Science Fiction vs Science Fantasy

There’s a difference between these two genres, and it’s a difference that I learn more every day. I called myself a science fiction writer, but I’m really the latter.

 

They share a similarity, in that their original genesis is a basis in scientific concepts — but that’s where they diverge. Good stories are the ones in which the characters are ultimately more important, but in science fiction the science has a basis in aspects that can be explained — at least extrapolated.

 

Science fiction can be further divided into hard and soft varieties, but that’s a separate article for the point of this piece.

 

Where science fantasy differs is that there is no rational explanation of things. This is why Roger Zelazny’s Amber series and Robert Heinlein’s novels are really in different categories.

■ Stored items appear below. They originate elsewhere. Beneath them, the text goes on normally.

run 1:
// comparator_latch
module comparator_latch #
(
  parameter n_to_response_time = -1038,
  parameter p_to_response_time = -1020,
  parameter const_response_time = 1285,
  parameter n_to_tau = -1248,
  parameter p_to_tau = 1037,
  parameter const_tau = 1042,
  parameter n_to_response_time_lh = -1752,
  parameter p_to_response_time_lh = -1006,
  parameter const_response_time_lh = 1185,
  parameter n_to_tau_lh = 1131,
  parameter p_to_tau_lh = -1115,
  parameter const_tau_lh = 1529
)
(
  input clk,
  input reset,
  input sys_clk,
  input [15-1:0] n,
  input [15-1:0] p,
  output [35-1:0] out
);
  reg [17-1:0] state_cycle_counter;
  reg [1-1:0] prev_sys_clk;
  reg [35-1:0] o;
  wire [32-1:0] wait_time;
  wire [51-1:0] tau;
  wire [36-1:0] dvdt;
  wire [32-1:0] wait_time_lh;
  wire [59-1:0] tau_lh;
  wire [37-1:0] dodt;
  reg [32-1:0] fsm;
  localparam fsm_init = 0;
  wire [35-1:0] padr_0;
  wire [23-1:0] padr_bits_1;
  assign padr_bits_1 = 0;
  wire [29-1:0] truncR_2;
  ...
Size in the first run: about 6800 cells after synthesis, roughly 25 flip-flops, ~68 I/O pins, roughly 57000 um^2 of cells after synthesis.
export LEC_CHECK = 0
export ABC_AREA = 1
export CAP_MARGIN = 20
export CORE_MARGIN = 2
export CORE_UTILIZATION = 72
export CTS_CLUSTER_SIZE = 100
export PLACE_DENSITY = 0.38
export SLEW_MARGIN = 20
export TNS_END_PERCENT = 15
create_clock -name core_clock -period 18.6 [get_ports {clk}]
run.sh (not shown) runs the stock make flow with config.mk's settings and CLKGATE_MAP_FILE=.
Run 1: all stages done; final checks FAILED (negative setup slack).
Here is what was changed in the inputs of run 2 compared with run 1.
# run 1
export LEC_CHECK = 0
export ABC_AREA = 1
export CAP_MARGIN = 20
export CORE_MARGIN = 2
export CORE_UTILIZATION = 72
export CTS_CLUSTER_SIZE = 100
export PLACE_DENSITY = 0.38
export SLEW_MARGIN = 20
export TNS_END_PERCENT = 15
create_clock -name core_clock -period 18.6 [get_ports {clk}]
# run 2
export LEC_CHECK = 0
export CAP_MARGIN = 20
export CORE_MARGIN = 2
export CORE_UTILIZATION = 40
export SLEW_MARGIN = 20
create_clock -name core_clock -period 26.0 [get_ports {clk}]
[summary]
Run 2 went all the way through synthesis, placement and routing and the layout is clean on timing, DRC and antenna.
Re adder-cell share of the synthesized area: run 2 is 3.7 points up on run 1.
Run 1 -> run 2: proportion of synthesized chip area in sequential cells flat
The final wirelength of run 2 falls short of that of run 1 by 110000 um.
Taking run 1 as the reference, in run 2 post-synth design cell area lower, die size higher.
Of run 1 and run 2, the run reporting the lower number of inserted filler cells in the final layout was run 1.
Number of non-clock buffers delta for run 2 relative to run 1: about 90% lower
Run 2 against run 1: met3 demand-to-capacity share in global routing went down by 10 points, worst setup slack up 3.46 ns.
In run 2 the final clock period utilization by the worst path turned out 16 points lower than in run 1.
#### Input delta (run 3 over run 2)
# run 2
export LEC_CHECK = 0
export CAP_MARGIN = 20
export CORE_MARGIN = 2
export CORE_UTILIZATION = 40
export SLEW_MARGIN = 20
create_clock -name core_clock -period 26.0 [get_ports {clk}]
# run 3
export LEC_CHECK = 0
export CAP_MARGIN = 25
export CORE_MARGIN = 7
export CORE_UTILIZATION = 40
export GPL_ROUTABILITY_DRIVEN = 0
export SLEW_MARGIN = 20
create_clock -name core_clock -period 26.0 [get_ports {clk}]
Findings:
- Run 3 vs. run 2: total antenna diodes in the routed design went up by 3.
- Run 3 does better than run 2 on wire length of the first global-routing pass.
- Between run 3 and run 2, the design area figures differ only marginally.
- Run 3 vs. run 2: final worst hold slack went up by 0.0058 ns.
- There was hardly any difference in wire length between run 3 and run 2.
- ~same average cell area after synthesis in run 3 and run 2
For run 4, these inputs were changed with respect to run 3:
# run 3
export LEC_CHECK = 0
export CAP_MARGIN = 25
export CORE_MARGIN = 7
export CORE_UTILIZATION = 40
export GPL_ROUTABILITY_DRIVEN = 0
export SLEW_MARGIN = 20
create_clock -name core_clock -period 26.0 [get_ports {clk}]
# run 4
export LEC_CHECK = 0
export ABC_AREA = 0
export CAP_MARGIN = 5
export CELL_PAD_IN_SITES_DETAIL_PLACEMENT = 1
export CORE_ASPECT_RATIO = 0.55
export CORE_MARGIN = 7
export CORE_UTILIZATION = 40
export CTS_CLUSTER_DIAMETER = 68
export CTS_CLUSTER_SIZE = 86
export GPL_ROUTABILITY_DRIVEN = 1
export GPL_TIMING_DRIVEN = 0
export MAX_ROUTING_LAYER = met4
export SLEW_MARGIN = 20
create_clock -name core_clock -period 26.0 [get_ports {clk}]
--- outcome ---
Having completed the whole flow, run 4 delivered a layout that passed the timing, design-rule and antenna checks. Looking at top metal layer carrying routed signals, the met4 result is from run 4; the met5 one comes from run 3. In the metrics for run 4 and run 3, the one carrying the lower routed length on met1 is run 3. Diff run 3 -> run 4: hold slack now sits higher, number of standard cells in the final layout excluding fillers now sits at about the same level, cell area now sits higher, count of vias placed by the detailed router now sits higher.

JK:
Starting RTL as in the previous note.
export LEC_CHECK = 0
export ABC_AREA = 1
export CAP_MARGIN = 20
export CORE_MARGIN = 2
export CORE_UTILIZATION = 40
export CTS_CLUSTER_DIAMETER = 31
export CTS_CLUSTER_SIZE = 99
export HOLD_SLACK_MARGIN = -0.1
export SETUP_SLACK_MARGIN = -2.0
export SLEW_MARGIN = 20
create_clock -name core_clock -period 26.0 [get_ports {clk}]
## Diff of input files: MS against JK
# JK
export LEC_CHECK = 0
export ABC_AREA = 1
export CAP_MARGIN = 20
export CORE_MARGIN = 2
export CORE_UTILIZATION = 40
export CTS_CLUSTER_DIAMETER = 31
export CTS_CLUSTER_SIZE = 99
export HOLD_SLACK_MARGIN = -0.1
export SETUP_SLACK_MARGIN = -2.0
export SLEW_MARGIN = 20
create_clock -name core_clock -period 26.0 [get_ports {clk}]
# MS
export LEC_CHECK = 0
export ABC_AREA = 1
export CAP_MARGIN = 20
export CORE_MARGIN = 2
export CORE_UTILIZATION = 40
export CTS_CLUSTER_DIAMETER = 100
export CTS_CLUSTER_SIZE = 99
export HOLD_SLACK_MARGIN = 0.29
export PLACE_DENSITY = 0.72
export SETUP_SLACK_MARGIN = -2.0
export SLEW_MARGIN = 20
export TNS_END_PERCENT = 25
create_clock -name core_clock -period 26.0 [get_ports {clk}]
==> comparison <==
No stage failed in MS, and the final checks on the layout all came back clean.
Compared with JK, global-route wire length before repair in MS decreased slightly.
Diff JK..MS | placed cell count | negligible
Across both runs, via count was higher for MS than for JK.
Taking JK over MS, the number of buffers other than clock buffers in the final layout ratio works out to 1.07.
The inputs of AL differ from those of MS as listed below.
# MS
export LEC_CHECK = 0
export ABC_AREA = 1
export CAP_MARGIN = 20
export CORE_MARGIN = 2
export CORE_UTILIZATION = 40
export CTS_CLUSTER_DIAMETER = 100
export CTS_CLUSTER_SIZE = 99
export HOLD_SLACK_MARGIN = 0.29
export PLACE_DENSITY = 0.72
export SETUP_SLACK_MARGIN = -2.0
export SLEW_MARGIN = 20
export TNS_END_PERCENT = 25
create_clock -name core_clock -period 26.0 [get_ports {clk}]
# AL
export LEC_CHECK = 0
export ABC_AREA = 0
export CAP_MARGIN = 0
export CORE_MARGIN = 8
export CORE_UTILIZATION = 40
export CTS_CLUSTER_DIAMETER = 100
export CTS_CLUSTER_SIZE = 99
export HOLD_SLACK_MARGIN = -0.1
export PLACE_DENSITY = 0.72
export SETUP_SLACK_MARGIN = -2.0
export SLEW_MARGIN = 20
export TNS_END_PERCENT = 25
create_clock -name core_clock -period 26.0 [get_ports {clk}]
## What came out
AL: no failed stages, no open violations at the end. Compared with MS, in AL synthesized cell count went down by 1100, buffer-and-inverter tally for the worst setup path down 6. MS vs AL, worst setup path startpoint: n[5] vs n[3]. Final worst slack in AL is 190 ps lower than in MS. Run comparison: AL master of the slowest instance on the critical path clkdlybuf4s50_1; MS master of the slowest instance on the critical path xor2_1.
Input-level comparison between TR and AL:
# AL
export LEC_CHECK = 0
export ABC_AREA = 0
export CAP_MARGIN = 0
export CORE_MARGIN = 8
export CORE_UTILIZATION = 40
export CTS_CLUSTER_DIAMETER = 100
export CTS_CLUSTER_SIZE = 99
export HOLD_SLACK_MARGIN = -0.1
export PLACE_DENSITY = 0.72
export SETUP_SLACK_MARGIN = -2.0
export SLEW_MARGIN = 20
export TNS_END_PERCENT = 25
create_clock -name core_clock -period 26.0 [get_ports {clk}]
# TR
export LEC_CHECK = 0
export CAP_MARGIN = 20
export CORE_MARGIN = 2
export CORE_UTILIZATION = 40
export SLEW_MARGIN = 20
create_clock -name core_clock -period 19.5 [get_ports {clk}]
[summary]
TR finished every stage; the final checks, however, were not passed, the failures being negative setup slack.
TR reports a higher worst hold slack than AL does.
TR packs its core tighter than AL.
The largest net degree at the start of global routing in TR is 0.816 times that in AL.
Global routing met1 resource utilization for TR: 6.8 points up relative to AL
The number of well-tap cells placed reported for TR is smaller than that of AL by 13.
Number of max-slew violations in the final report: AL vs TR identical

comparator_latch again, from the RTL that the note above started with.
Settings: LEC_CHECK=0, CAP_MARGIN=0, CORE_MARGIN=2, CORE_UTILIZATION=72, CTS_CLUSTER_DIAMETER=370, CTS_CLUSTER_SIZE=64, PLACE_DENSITY_LB_ADDON=0.04, SETUP_SLACK_MARGIN=3.96, SLEW_MARGIN=20; clock period 13.9 ns.
The baseline ran to the end with violations: setup timing.
==> next run, changes <==
Settings changed: CAP_MARGIN 0 to 20, CORE_UTILIZATION 72 to 17, CTS_CLUSTER_DIAMETER 370 to default, CTS_CLUSTER_SIZE 64 to default, PLACE_DENSITY_LB_ADDON 0.04 to default, SETUP_SLACK_MARGIN 3.96 to default.
Clock period 13.9 ns to 24.8 ns, I/O delays scaled along.
Now the flow completed without violations.
Routed wire length went down by 32%.
Sequential share of layout area stays flat.
==> next run, changes <==
Settings changed: CORE_UTILIZATION 17 to 40.
Setup slack gains 0.14 ns.
Final cell count falls by 24%.
Non-clock buffer count is higher by 11.
Clock-buffer cell count came out higher by 1.
Sequential share of layout area stays flat.
Design area falls by 4.9%.
Hold slack improves by 0.0052 ns.

Setup of the reference run:
comparator_latch again, from the RTL that the note above started with.
==> flow/design.v (excerpt) <==
module comparator_latch #
(
  parameter n_to_response_time = -1038,
  parameter p_to_response_time = -1020,
  parameter const_response_time = 1285,
  parameter n_to_tau = -1248,
  parameter p_to_tau = 1037,
  parameter const_tau = 1042,
  parameter n_to_response_time_lh = -1752,
  parameter p_to_response_time_lh = -1006,
  parameter const_response_time_lh = 1185,
  parameter n_to_tau_lh = 1131,
  parameter p_to_tau_lh = -1115,
  parameter const_tau_lh = 1529
)
(
  input clk,
  input reset,
  input sys_clk,
  input [15-1:0] n,
  input [15-1:0] p,
  output [35-1:0] out
);
clock: 26.0 ns
lec_check: 0
abc_area: 1
cap_margin: 20
core_margin: 2
core_utilization: 40
cts_cluster_diameter: 88
cts_cluster_size: 99
hold_slack_margin: -0.1
place_density_lb_addon: 0.07
setup_slack_margin: -2.0
slew_margin: 20
tns_end_percent: 25
The reference run finished end to end and its layout was clean on timing, DRC and antenna.
### the reference run -> the trial run
Settings: PLACE_DENSITY_LB_ADDON no longer set, was 0.07; GPL_TIMING_DRIVEN now 0, previously not set; MAX_ROUTING_LAYER now met4, previously not set; HOLD_SLACK_MARGIN no longer set, was -0.1; GPL_ROUTABILITY_DRIVEN now 0, previously not set; TNS_END_PERCENT no longer set, was 25; CTS_CLUSTER_SIZE no longer set, was 99; CORE_MARGIN now 7, was 2; CTS_CLUSTER_DIAMETER no longer set, was 88; CAP_MARGIN now 25, was 20; SETUP_SLACK_MARGIN no longer set, was -2.0.
Notes after the runs:
- In the final reports, the cell area of the trial run is larger than that of the reference run.
- Taking the reference run as the reference, in the trial run part of the cycle the worst path needs went down by 2.3 points, average wire per cell in the routed design went down by 12%, sequential share of layout area was more or less identical, area fraction in full adders, half adders and majority gates was more or less identical.
- In the trial run, the cell depth of the worst setup path came out 1 below the value in the reference run.
- Sum of net half-perimeters after detailed placement (the trial run over the reference run): decrease, 11%

Starting RTL as in the previous note.
==> flow/config.mk <==
export PLATFORM = sky130hd
export DESIGN_NAME = comparator_latch
export DESIGN_NICKNAME = comparator_latch
export VERILOG_FILES = /design/flow/design.v
export SDC_FILE = /design/flow/constraint.sdc
export NUM_CORES = 4
export LEC_CHECK = 0
export ABC_AREA = 1
export CAP_MARGIN = 20
export CORE_MARGIN = 2
export CORE_UTILIZATION = 71
export CTS_CLUSTER_DIAMETER = 272
export CTS_CLUSTER_SIZE = 96
export HOLD_SLACK_MARGIN = 0.3
export PLACE_DENSITY = 0.38
export SLEW_MARGIN = 20
==> flow/constraint.sdc <==
create_clock -name core_clock -period 13.2 [get_ports {clk}]
set_input_delay 2.6400 -clock core_clock [delete_from_list [all_inputs] [get_ports {clk}]]
set_output_delay 2.6400 -clock core_clock [all_outputs]
set_load 0.01 [all_outputs]
The first run never finished: it broke off in global routing (5_1_grt) (GRT-0232).
Edit:
- ABC_AREA: 1 -> not set
- CTS_CLUSTER_DIAMETER: 272 -> 103
- CTS_CLUSTER_SIZE: 96 -> not set
- HOLD_SLACK_MARGIN: 0.3 -> not set
- PLACE_DENSITY: 0.38 -> not set
- clock period: 13.2 -> 19.6 ns (I/O delays scaled with it)
With this change the flow completed, yet does not pass: negative setup slack; synthesized area went down by about 5.5%; synthesized cell count drops by 16%; die area fell by 5.4%.
Edit:
- CORE_UTILIZATION: 71 -> 40
- CTS_CLUSTER_DIAMETER: 103 -> not set
- SETUP_SLACK_MARGIN: not set -> 3.36
- clock period: 19.6 -> 24.8 ns (I/O delays scaled with it)
Now the flow ran to the end with no violations. Global-route usage decreases by 17 points. Hold slack improved by 0.0055 ns. Final area decreases by about 7%. Final cell count barely changes. Via count decreases by 12%. Flip-flop count does not change.
Edit:
- CORE_UTILIZATION: 40 -> 71
- CTS_CLUSTER_DIAMETER: not set -> 344
- MAX_ROUTING_LAYER: not set -> met4
- SETUP_SLACK_MARGIN: 3.36 -> not set
- clock period: 24.8 -> 17.7 ns (I/O delays scaled with it)
Result: Now the flow finished but fails on negative setup slack. Global-route usage rises by 22 points. Cell area came out higher by 8.1%. Critical path depth came out higher by 2. Final cell count rose by 1.2%. Core utilization is higher by 41 points. Via count came out higher by 16%.

Starting RTL as in the previous note.
==> flow/config.mk <==
export PLATFORM = sky130hd
export DESIGN_NAME = comparator_latch
export DESIGN_NICKNAME = comparator_latch
export VERILOG_FILES = /design/flow/design.v
export SDC_FILE = /design/flow/constraint.sdc
export NUM_CORES = 4
export LEC_CHECK = 0
export ABC_AREA = 1
export CAP_MARGIN = 20
export CORE_ASPECT_RATIO = 1.71
export CORE_MARGIN = 2
export CORE_UTILIZATION = 71
export CTS_CLUSTER_DIAMETER = 103
export CTS_CLUSTER_SIZE = 82
export MAX_ROUTING_LAYER = met4
export PLACE_DENSITY_LB_ADDON = 0.05
export SLEW_MARGIN = 20
==> flow/constraint.sdc <==
create_clock -name core_clock -period 18.8 [get_ports {clk}]
set_input_delay 3.7600 -clock core_clock [delete_from_list [all_inputs] [get_ports {clk}]]
set_output_delay 3.7600 -clock core_clock [all_outputs]
set_load 0.01 [all_outputs]
The baseline ended with an error in 5_1_grt.
==> next run, changes <==
--- a/flow/config.mk
+++ b/flow/config.mk
@@ -9,9 +9,7 @@
 export CAP_MARGIN = 20
-export CORE_ASPECT_RATIO = 1.71
 export CORE_MARGIN = 2
 export CORE_UTILIZATION = 71
-export CTS_CLUSTER_DIAMETER = 103
-export CTS_CLUSTER_SIZE = 82
+export CTS_CLUSTER_DIAMETER = 344
+export CTS_CLUSTER_SIZE = 45
 export MAX_ROUTING_LAYER = met4
-export PLACE_DENSITY_LB_ADDON = 0.05
 export SLEW_MARGIN = 20
==> flow/constraint.sdc (replaced) <==
create_clock -name core_clock -period 17.3 [get_ports {clk}]
set_input_delay 3.4600 -clock core_clock [delete_from_list [all_inputs] [get_ports {clk}]]
set_output_delay 3.4600 -clock core_clock [all_outputs]
set_load 0.01 [all_outputs]
Result: The new run finished with negative setup slack left; area after synthesis is unchanged; synthesized cell count is unchanged; die size hardly moves.
==> next run, changes <==
--- a/flow/config.mk
+++ b/flow/config.mk
@@ -7,9 +7,5 @@
 export LEC_CHECK = 0
-export ABC_AREA = 1
 export CAP_MARGIN = 20
 export CORE_MARGIN = 2
-export CORE_UTILIZATION = 71
-export CTS_CLUSTER_DIAMETER = 344
-export CTS_CLUSTER_SIZE = 45
-export MAX_ROUTING_LAYER = met4
+export CORE_UTILIZATION = 66
 export SLEW_MARGIN = 20
==> flow/constraint.sdc (replaced) <==
create_clock -name core_clock -period 14.6 [get_ports {clk}]
set_input_delay 2.9200 -clock core_clock [delete_from_list [all_inputs] [get_ports {clk}]]
set_output_delay 2.9200 -clock core_clock [all_outputs]
set_load 0.01 [all_outputs]
After rerunning:
- The new run finished but failed the layout checks on negative setup slack
- register-to-register slack is worse by 2500 ps
- setup slack degrades by 2900 ps
- design area drops by 8.8%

Midshipman Heinlein, from the 1929 U.S. Naval ...
Midshipman Heinlein, from the 1929 U.S. Naval Academy yearbook (Photo credit: Wikipedia)

 

As I said my current stories are science fantasy; I deal with ghosts. There’s no scientific rationale for their existence — but that isn’t a reason for me not to write this story.

 

Ironically, I had no interest in the sciences in high school (except for astronomy) — but my writing interest is science fiction, for both reading and writing. I guess my interest in astronomy helps for the writing…

 

So my current Work in Progress (WIP) is really science fantasy, not science fiction.